Work item:
Filter the material below down to the lines containing the word "shift".
....
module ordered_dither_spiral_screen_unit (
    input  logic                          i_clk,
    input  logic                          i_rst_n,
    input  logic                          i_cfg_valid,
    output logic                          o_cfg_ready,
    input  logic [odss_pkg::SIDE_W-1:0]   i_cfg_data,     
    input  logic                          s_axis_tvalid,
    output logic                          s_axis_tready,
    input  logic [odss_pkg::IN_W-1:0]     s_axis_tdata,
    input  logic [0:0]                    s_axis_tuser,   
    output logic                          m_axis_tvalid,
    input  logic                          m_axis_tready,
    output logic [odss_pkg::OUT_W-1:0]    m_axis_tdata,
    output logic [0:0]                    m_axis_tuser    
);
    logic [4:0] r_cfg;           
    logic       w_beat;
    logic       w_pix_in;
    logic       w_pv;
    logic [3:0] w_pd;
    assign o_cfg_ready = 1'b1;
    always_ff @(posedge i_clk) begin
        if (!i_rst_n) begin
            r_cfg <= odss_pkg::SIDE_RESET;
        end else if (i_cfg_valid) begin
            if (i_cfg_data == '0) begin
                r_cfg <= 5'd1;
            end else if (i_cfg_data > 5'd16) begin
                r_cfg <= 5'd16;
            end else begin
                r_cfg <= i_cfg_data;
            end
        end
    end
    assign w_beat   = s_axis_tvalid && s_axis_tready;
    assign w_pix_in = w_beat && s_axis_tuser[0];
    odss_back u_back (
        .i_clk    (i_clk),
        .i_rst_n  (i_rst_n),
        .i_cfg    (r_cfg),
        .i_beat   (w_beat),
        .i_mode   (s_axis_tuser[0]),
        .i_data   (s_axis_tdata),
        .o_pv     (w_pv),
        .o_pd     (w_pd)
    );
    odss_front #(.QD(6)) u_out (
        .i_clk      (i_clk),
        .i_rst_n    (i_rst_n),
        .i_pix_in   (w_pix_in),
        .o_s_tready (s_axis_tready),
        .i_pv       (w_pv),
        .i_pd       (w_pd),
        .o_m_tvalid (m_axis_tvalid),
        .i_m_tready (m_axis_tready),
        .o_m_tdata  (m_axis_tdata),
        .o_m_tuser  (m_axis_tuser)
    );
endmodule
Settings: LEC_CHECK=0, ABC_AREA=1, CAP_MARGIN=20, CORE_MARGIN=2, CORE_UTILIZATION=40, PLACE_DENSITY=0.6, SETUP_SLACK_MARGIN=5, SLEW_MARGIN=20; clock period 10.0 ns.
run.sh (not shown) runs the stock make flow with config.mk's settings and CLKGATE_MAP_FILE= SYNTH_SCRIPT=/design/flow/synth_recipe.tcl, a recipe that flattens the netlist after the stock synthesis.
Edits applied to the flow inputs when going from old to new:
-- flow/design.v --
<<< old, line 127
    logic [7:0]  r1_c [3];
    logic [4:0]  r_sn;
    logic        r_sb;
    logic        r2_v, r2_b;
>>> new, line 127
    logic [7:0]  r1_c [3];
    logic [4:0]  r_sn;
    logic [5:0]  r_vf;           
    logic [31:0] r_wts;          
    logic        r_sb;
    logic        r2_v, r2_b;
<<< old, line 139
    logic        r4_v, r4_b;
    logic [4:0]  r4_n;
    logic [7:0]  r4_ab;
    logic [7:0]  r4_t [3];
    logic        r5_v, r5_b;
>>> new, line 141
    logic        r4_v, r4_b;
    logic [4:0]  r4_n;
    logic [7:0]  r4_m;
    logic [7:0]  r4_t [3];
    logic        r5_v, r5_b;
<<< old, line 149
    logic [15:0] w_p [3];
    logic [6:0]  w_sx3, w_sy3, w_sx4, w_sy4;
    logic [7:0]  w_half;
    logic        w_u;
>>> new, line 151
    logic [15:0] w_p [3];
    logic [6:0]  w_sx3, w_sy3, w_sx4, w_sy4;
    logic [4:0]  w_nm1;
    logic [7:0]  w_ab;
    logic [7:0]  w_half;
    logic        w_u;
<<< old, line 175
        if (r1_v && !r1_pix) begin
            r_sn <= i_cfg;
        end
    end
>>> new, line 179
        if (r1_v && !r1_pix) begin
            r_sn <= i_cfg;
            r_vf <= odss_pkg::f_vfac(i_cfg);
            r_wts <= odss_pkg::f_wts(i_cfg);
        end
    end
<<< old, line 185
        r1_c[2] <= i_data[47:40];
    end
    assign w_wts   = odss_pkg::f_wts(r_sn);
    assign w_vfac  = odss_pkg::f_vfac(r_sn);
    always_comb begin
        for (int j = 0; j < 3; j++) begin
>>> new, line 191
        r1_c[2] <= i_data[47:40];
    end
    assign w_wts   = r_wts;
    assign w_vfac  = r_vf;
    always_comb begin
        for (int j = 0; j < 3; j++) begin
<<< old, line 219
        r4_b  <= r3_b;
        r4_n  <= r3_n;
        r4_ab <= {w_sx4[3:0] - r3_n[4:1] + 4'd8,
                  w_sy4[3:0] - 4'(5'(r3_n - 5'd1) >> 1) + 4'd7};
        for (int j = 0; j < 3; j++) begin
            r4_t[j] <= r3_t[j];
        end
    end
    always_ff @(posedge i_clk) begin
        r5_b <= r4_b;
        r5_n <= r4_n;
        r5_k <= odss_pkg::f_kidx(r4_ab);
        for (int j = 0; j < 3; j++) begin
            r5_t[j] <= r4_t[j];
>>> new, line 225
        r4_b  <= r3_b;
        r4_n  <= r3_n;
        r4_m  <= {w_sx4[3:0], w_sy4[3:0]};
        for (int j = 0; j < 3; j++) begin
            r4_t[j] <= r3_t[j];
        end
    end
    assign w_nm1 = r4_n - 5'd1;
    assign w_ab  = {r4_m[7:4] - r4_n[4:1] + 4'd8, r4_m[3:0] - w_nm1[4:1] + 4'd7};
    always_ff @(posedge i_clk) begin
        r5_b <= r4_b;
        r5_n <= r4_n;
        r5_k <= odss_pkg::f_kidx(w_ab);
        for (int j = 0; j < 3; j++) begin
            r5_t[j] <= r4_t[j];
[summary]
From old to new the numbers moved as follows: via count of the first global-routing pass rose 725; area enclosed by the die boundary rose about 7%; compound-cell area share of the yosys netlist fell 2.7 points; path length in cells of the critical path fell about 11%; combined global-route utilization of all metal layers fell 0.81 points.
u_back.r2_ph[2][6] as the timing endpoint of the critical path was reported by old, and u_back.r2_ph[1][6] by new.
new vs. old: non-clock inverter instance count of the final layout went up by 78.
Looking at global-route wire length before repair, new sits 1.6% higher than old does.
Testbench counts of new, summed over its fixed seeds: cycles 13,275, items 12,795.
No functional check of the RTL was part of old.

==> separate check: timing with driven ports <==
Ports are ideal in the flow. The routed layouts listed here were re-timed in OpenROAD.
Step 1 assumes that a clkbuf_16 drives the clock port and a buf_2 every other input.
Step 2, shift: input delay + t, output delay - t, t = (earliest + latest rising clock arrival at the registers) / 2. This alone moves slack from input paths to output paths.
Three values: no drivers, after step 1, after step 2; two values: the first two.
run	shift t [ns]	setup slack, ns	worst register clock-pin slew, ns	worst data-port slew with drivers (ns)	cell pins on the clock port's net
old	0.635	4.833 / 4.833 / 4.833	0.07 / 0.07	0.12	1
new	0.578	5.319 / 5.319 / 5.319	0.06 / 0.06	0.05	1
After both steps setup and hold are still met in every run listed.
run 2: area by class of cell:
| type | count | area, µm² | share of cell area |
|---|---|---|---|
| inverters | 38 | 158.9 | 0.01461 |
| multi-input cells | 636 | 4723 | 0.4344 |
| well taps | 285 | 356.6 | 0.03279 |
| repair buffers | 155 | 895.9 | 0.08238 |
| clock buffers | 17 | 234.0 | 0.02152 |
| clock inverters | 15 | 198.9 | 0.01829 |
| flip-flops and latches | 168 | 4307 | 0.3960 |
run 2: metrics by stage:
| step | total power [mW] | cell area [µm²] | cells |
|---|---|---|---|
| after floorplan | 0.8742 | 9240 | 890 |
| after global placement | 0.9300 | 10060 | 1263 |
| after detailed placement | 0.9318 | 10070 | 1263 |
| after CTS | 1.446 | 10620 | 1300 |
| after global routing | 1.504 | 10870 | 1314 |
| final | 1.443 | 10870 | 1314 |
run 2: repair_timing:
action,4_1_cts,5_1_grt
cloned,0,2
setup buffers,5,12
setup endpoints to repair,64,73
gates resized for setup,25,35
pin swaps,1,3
Background: an optimization exercise with open tools, aiming at small area and a short achievable clock period. Do not read the settings as production practice. The RTL was checked by simulation tests, not by an equivalence proof against the original design. Power and IR drop assume default switching activity.

build 50:
// frame_buffer_top
module frame_buffer_top
(
   input  logic                 sram_clock,
   input  logic                 rst,
   input  logic                 in_valid,
   input  logic                 in_last,
   input  logic                 hold,
   input  stream_pkg::sample_t  in_data,
   output logic                 out_valid,
   output logic                 out_last,
   output logic                 frame_dropped,
   output stream_pkg::sample_t  out_data
);
export LEC_CHECK = 0
export CAP_MARGIN = 20
export CORE_MARGIN = 2
export CORE_UTILIZATION = 50
export CTS_CLUSTER_DIAMETER = 60
export CTS_CLUSTER_SIZE = 30
export SETUP_SLACK_MARGIN = 2.0
export SLEW_MARGIN = 20
export SYNTH_HIERARCHICAL = 1
create_clock -name core_clock -period 4.0 [get_ports {sram_clock}]
run.sh (not shown) runs the stock make flow with config.mk's settings and CLKGATE_MAP_FILE= SYNTH_SCRIPT=/design/flow/synth_recipe.tcl, a recipe that flattens the netlist after the stock synthesis.
Build 50 finished all stages; the layout is clean.
> inputs changed (build 50 -> build 63)
- CORE_UTILIZATION now 55, was 50
- SETUP_SLACK_MARGIN now 2.3, was 2.0
==> comparison <==
Build 63 reached the final stage; the timing, DRC and antenna checks on its layout passed. Relative to build 50, slack of the worst reg-to-reg path increased by 40 ps in build 63. In build 63 relative to build 50, finished layout cell area had gone up by a few percent. Re proportion of power drawn by the clock network: build 50 and build 63 aren't equal, and the lower value belongs to build 63. On power per unit of standard cell area: between build 50 and build 63, it ends up lower for build 63. sky130_fd_sc_hd__dfxtp_4 as the slowest cell on the critical path was reported by build 50, and sky130_fd_sc_hd__nor4_4 by build 63.
diff inputs: build 63 => build 92
- a change of SETUP_SLACK_MARGIN from 2.3 to 2.0
Findings:
The final layouts of build 63 and build 92 pass the timing, DRC and antenna checks.
met2 routing resource usage after global routing, build 63 and build 92, lower one = build 92.
Compared with build 63, build 92 shows number of nets in the final layout lower by 72.
Diff build 63 -> build 92 | logic gate share of total power | decrease of 3.2 points
Run comparison: build 92 worst setup path startpoint frame_writer_i.wr_ptr[0]$_SDFFE_PP0P_; build 63 worst setup path startpoint frame_reader_i.mem_rd_lo[2]$_SDFFE_PP0P_
Compared to build 63, the routing of build 92 uses less wire.
The inputs of build 88 differ from those of build 92 as listed below.
- CORE_UTILIZATION now 62, was 55
Notes after the runs:
Build 88 | status: complete | timing, DRC, antenna: pass
Routability congestion estimate from global placement: build 88 < build 92
Row core utilization: build 88 higher / build 92 lower
Relative to build 92, the final cell area reported for build 88 is lower.
Effective utilization at floorplan for build 88 is higher than for build 92.

* * *

frame_buffer_top, a different RTL version from the one above (not shown whole).
For scale: about 40 I/O pins, ~0.040 mm2 of cells after synthesis.
export LEC_CHECK = 0
export ABC_AREA = 1
export CAP_MARGIN = 20
export CORE_MARGIN = 2
export CORE_UTILIZATION = 55
export CTS_CLUSTER_DIAMETER = 60
export CTS_CLUSTER_SIZE = 30
export SETUP_SLACK_MARGIN = 2.0
export SLEW_MARGIN = 20
create_clock -name core_clock -period 4.0 [get_ports {sram_clock}]
standard.sh (not shown) runs the stock make flow with config.mk's settings and CLKGATE_MAP_FILE= SYNTH_SCRIPT=/design/flow/synth_recipe.tcl, a recipe that flattens the netlist after the stock synthesis.
==> flow/flow/run.sh <==
#!/bin/bash
# Standard layout, except that the combinational logic of the standard
# synthesis netlist is re-mapped by flow/remap.tcl before floorplanning.
# Registers (cells and names) are left exactly as the standard synthesis
# made them. Each tool's output goes to a log file in this folder.
set -euo pipefail
R=orfs/results/${FLOW_PLATFORM}/frame_buffer_top/base
LIB=${FLOW_HOME}/platforms/${FLOW_PLATFORM}/lib/sky130_fd_sc_hd__tt_025C_1v80.lib

bash standard.sh synth > synth.log 2>&1

cp ${R}/1_2_yosys.v ${R}/1_2_yosys_standard.v
IN=${R}/1_2_yosys_standard.v OUT=${R}/1_2_yosys.v STAT=remap_stat.txt LIB=${LIB} \
   yosys -c flow/remap.tcl > remap.log 2>&1
mv ${R}/1_2_yosys.v.tmp ${R}/1_2_yosys.v
rm -f ${R}/1_synth.odb ${R}/1_synth.sdc

bash standard.sh finish > layout.log 2>&1
==> flow/flow/remap.tcl <==
# Re-map the combinational logic of the standard synthesis netlist with
# Yosys's default ABC script (which uses the AOI222 cells for the read
# AND-OR tree). Registers stay the same cell instances with the same names.
# usage: yosys -c remap.tcl   (env IN, OUT, LIB)
yosys read_liberty -ignore_miss_func $::env(LIB)
yosys read_verilog $::env(IN)
yosys hierarchy -top frame_buffer_top
# Keep every sequential or function-less cell as it is.
yosys setattr -mod -set keep_hierarchy 1 {sky130_fd_sc_hd__*df*} {sky130_fd_sc_hd__*dl*} sky130_fd_sc_hd__conb_1
yosys flatten
yosys delete {t:$scopeinfo}
set dont_use {}
foreach c {*probe* *lpflow*} { lappend dont_use -dont_use $c }
yosys abc -liberty $::env(LIB) {*}$dont_use
yosys splitnets
yosys opt_clean -purge
yosys hilomap -singleton -hicell sky130_fd_sc_hd__conb_1 HI -locell sky130_fd_sc_hd__conb_1 LO
yosys insbuf -buf sky130_fd_sc_hd__buf_4 A X
yosys select -module frame_buffer_top
yosys tee -o $::env(STAT) stat -liberty $::env(LIB)
yosys select -clear
yosys cd
yosys delete {sky130_fd_sc_hd__*}
yosys write_verilog -noattr -nohex -nodec -selected $::env(OUT).tmp
The baseline produced a clean layout.
This design comes from an exercise in tuning for small area on the open sky130 flow, not from production work.
The RTL of this run was laid out without a check of its function.
The clock port is modelled as an ideal driver; clocking choices that lean on that would not hold on a real chip.
Power and IR drop assume default switching activity.

## flow/constraint.sdc

```tcl
create_clock -name core_clock -period 9.0 [get_ports {clk}]
set_input_delay 1.8000 -clock core_clock [delete_from_list [all_inputs] [get_ports {clk}]]
set_output_delay 1.8000 -clock core_clock [all_outputs]
set_load 0.01 [all_outputs]
```

## flow/flow/run.sh

```bash
#!/bin/bash
# Layout flow: the standard ORFS flow with two changes that leave the design and the
# measurement alone:
#  - synthesis is the standard flow's own script (synth_recipe.tcl) with ABC's combinational mapping
#    done by an area-oriented script (flow/area.abc) instead of ORFS's speed script;
#    registers, their names and cell types come out as in the standard synthesis;
#    ORFS's half-adder extraction is skipped (ADDER_MAP_FILE empty) so that ABC maps the
#    counters together with their enable and reset logic;
#  - the port buffers are the smallest buffer cell (sky130_fd_sc_hd__buf_1); every input
#    and output port still gets its own buffer.
#  - clock tree synthesis adds no dummy loads (-dont_use_dummy_load); otherwise the same
#    clock_tree_synthesis arguments ORFS builds from CTS_CLUSTER_SIZE/DIAMETER.
# Full tool output: flow_standard.log (and ORFS's per-step logs under orfs/logs).
set -euo pipefail
W=$PWD
ABC_SCRIPT=$W/flow/area.abc
cat > $W/area_synth.tcl <<EOT
proc synth {args} { yosys synth -nofsm -noshare {*}\$args }
proc abc {args} {
  set i [lsearch -exact \$args -script]
  if { \$i >= 0 } { lset args [expr {\$i + 1}] $ABC_SCRIPT }
  yosys abc {*}\$args
}
source \$::env(SCRIPTS_DIR)/synth.tcl
# left out here: clear keep_hierarchy, flatten, clean up
yosys rename -hide {w:*\$func\$*}
write_verilog -noattr -nohex -nodec \$::env(RESULTS_DIR)/1_2_yosys.v
EOT
bash standard.sh SYNTH_SCRIPT=$W/area_synth.tcl ADDER_MAP_FILE= \
  "BUFFER_PORTS_ARGS=-buffer_cell sky130_fd_sc_hd__buf_1" \
  "CTS_ARGS=-sink_clustering_enable -repair_clock_nets -sink_clustering_size 36 -sink_clustering_max_diameter 80 -dont_use_dummy_load -buf_list {sky130_fd_sc_hd__clkbuf_8 sky130_fd_sc_hd__clkbuf_16} -root_buf sky130_fd_sc_hd__clkbuf_8 -tree_buf sky130_fd_sc_hd__clkbuf_8 -sink_clustering_buffer sky130_fd_sc_hd__clkbuf_16" \
  finish > flow_standard.log 2>&1
```

## flow/config.mk

```make
export PLATFORM = sky130hd
export DESIGN_NAME = timer_heap_scheduler_core
export DESIGN_NICKNAME = timer_heap_scheduler_core
export VERILOG_FILES = /design/flow/design.v
export SDC_FILE = /design/flow/constraint.sdc
export NUM_CORES = 4
export LEC_CHECK = 0
export CAP_MARGIN = 20
export CORE_MARGIN = 2
export CORE_UTILIZATION = 65
export CTS_CLUSTER_DIAMETER = 80
export CTS_CLUSTER_SIZE = 36
export PLACE_DENSITY = 0.8
export SLEW_MARGIN = 20
```

## flow/flow/area.abc

```
strash
&get -n
&fraig -x
&put
scorr
dc2
strash
&get -n
&dch -f
&nf -R 1000
&put
strash
&get -n
&dch -f
&nf -R 1000
&put
```
This design comes from an exercise in tuning for small area and a short achievable clock period on the open sky130 flow, not from production work.
Where RTL was checked, it was by simulation tests only, not by an equivalence proof against the original.
Only the layout flow was run in run 2; the RTL was not checked for function there.
No activity file was given, so power comes from the tool's default toggle rates.

File: flow/run.sh
#!/bin/bash
# synth_recipe.tcl (not shown) runs the flow's synth.tcl, then flattens the netlist and writes it again
# the make line also repeats each setting of config.mk as NAME=value (left out here)
make -C /OpenROAD-flow-scripts/flow DESIGN_CONFIG=/design/flow/config.mk WORK_HOME=/design/flow/orfs CLKGATE_MAP_FILE= SYNTH_SCRIPT=/design/flow/synth_recipe.tcl finish
File: flow/config.mk
export PLATFORM = sky130hd
export DESIGN_NAME = pram_fifo
export DESIGN_NICKNAME = pram_fifo
export VERILOG_FILES = /design/flow/design.v
export SDC_FILE = /design/flow/constraint.sdc
export NUM_CORES = 4
export LEC_CHECK = 0
export CAP_MARGIN = 20
export CORE_MARGIN = 2
export CORE_UTILIZATION = 40
export SLEW_MARGIN = 20
File: flow/constraint.sdc
create_clock -name core_clock -period 4.0 [get_ports {clk}]
set_input_delay 0.8000 -clock core_clock [delete_from_list [all_inputs] [get_ports {clk}]]
set_output_delay 0.8000 -clock core_clock [all_outputs]
set_load 0.01 [all_outputs]
File: flow/design.v
module pram_fifo #(
    parameter int DEPTH  = 64,
    parameter int ADDR_W = 6
) (
    input  logic              clk,
    input  logic              reset,
    input  logic              cpu_we,
    input  logic [15:0]       cpu_wdata,
    input  logic              flush,
    input  logic              re,
    output logic [31:0]       PRAMdata,
    output logic              empty,
    output logic              full,
    output logic [ADDR_W:0]   count,
    output logic              half_pending,
    output logic              overflow,
    output logic              underflow
);
    typedef enum logic {
        S_IDLE = 1'b0,
        S_HALF = 1'b1
    } asm_state_t;
    localparam logic [ADDR_W:0] LP_DEPTH = (ADDR_W+1)'(DEPTH);
    localparam logic [15:0]     LP_SWAP  = 16'hFFFF;
    asm_state_t        r_state;
    asm_state_t        w_state_nxt;
    logic [15:0]       r_hi;
    logic [31:0]       r_mem [DEPTH];
    logic [ADDR_W-1:0] r_rptr;
    logic [ADDR_W-1:0] r_wptr;
    logic [ADDR_W:0]   r_count;
    logic [31:0]       r_data;
    logic              r_ovf;
    logic              r_udf;
    logic              w_push_req;
    logic              w_load_hi;
    logic [31:0]       w_push_word;
    logic              w_full;
    logic              w_empty;
    logic              w_pop;
    logic              w_push;
    logic              w_drop;
    logic              w_udf;
    assign w_full  = (r_count == LP_DEPTH);
    assign w_empty = (r_count == '0);
    assign w_pop   = re & ~w_empty & ~flush;
    assign w_udf   = re & w_empty & ~flush;
    assign w_push  = w_push_req & (~w_full | w_pop);
    assign w_drop  = w_push_req & ~w_push;
    always_ff @(posedge clk) begin
        if (!reset) begin
            r_state <= S_IDLE;
        end else begin
            r_state <= w_state_nxt;
        end
    end
    always_comb begin
        w_state_nxt = r_state;
        if (flush) begin
            w_state_nxt = S_IDLE;
        end else if (cpu_we) begin
            unique case (r_state)
                S_IDLE: begin
                    if (cpu_wdata != LP_SWAP) begin
                        w_state_nxt = S_HALF;
                    end
                end
                S_HALF: begin
                    w_state_nxt = S_IDLE;
                end
                default: begin
                    w_state_nxt = S_IDLE;
                end
            endcase
        end
    end
    always_comb begin
        w_push_req  = 1'b0;
        w_load_hi   = 1'b0;
        w_push_word = {r_hi, cpu_wdata};
        if (cpu_we && !flush) begin
            unique case (r_state)
                S_IDLE: begin
                    if (cpu_wdata == LP_SWAP) begin
                        w_push_req  = 1'b1;
                        w_push_word = 32'hFFFF_FFFF;
                    end else begin
                        w_load_hi = 1'b1;
                    end
                end
                S_HALF: begin
                    w_push_req = 1'b1;
                end
                default: begin
                    w_push_req = 1'b0;
                end
            endcase
        end
    end
    always_ff @(posedge clk) begin
        if (!reset) begin
            r_hi <= '0;
        end else if (w_load_hi) begin
            r_hi <= cpu_wdata;
        end
    end
    always_ff @(posedge clk) begin
        if (w_push) begin
            r_mem[r_wptr] <= w_push_word;
        end
    end
    always_ff @(posedge clk) begin
        if (!reset || flush) begin
            r_rptr  <= '0;
            r_wptr  <= '0;
            r_count <= '0;
        end else begin
            if (w_push) begin
                r_wptr <= r_wptr + 1'b1;
            end
            if (w_pop) begin
                r_rptr <= r_rptr + 1'b1;
            end
            unique case ({w_push, w_pop})
                2'b10:   r_count <= r_count + 1'b1;
                2'b01:   r_count <= r_count - 1'b1;
                default: r_count <= r_count;
            endcase
        end
    end
    always_ff @(posedge clk) begin
        if (!reset) begin
            r_data <= '0;
        end else if (w_pop) begin
            r_data <= r_mem[r_rptr];
        end
    end
    always_ff @(posedge clk) begin
        if (!reset || flush) begin
            r_ovf <= 1'b0;
            r_udf <= 1'b0;
        end else begin
            if (w_drop) begin
                r_ovf <= 1'b1;
            end
            if (w_udf) begin
                r_udf <= 1'b1;
            end
        end
    end
    assign PRAMdata     = r_data;
    assign empty        = w_empty;
    assign full         = w_full;
    assign count        = r_count;
    assign half_pending = (r_state == S_HALF);
    assign overflow     = r_ovf;
    assign underflow    = r_udf;
endmodule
....
Result of this exercise:
Step 2, shift: input delay + t, output delay - t, t = (earliest + latest rising clock arrival at the registers) / 2. This alone moves slack from input paths to output paths.
run	shift t [ns]	setup slack, ns	worst register clock-pin slew, ns	worst data-port slew with drivers (ns)	cell pins on the clock port's net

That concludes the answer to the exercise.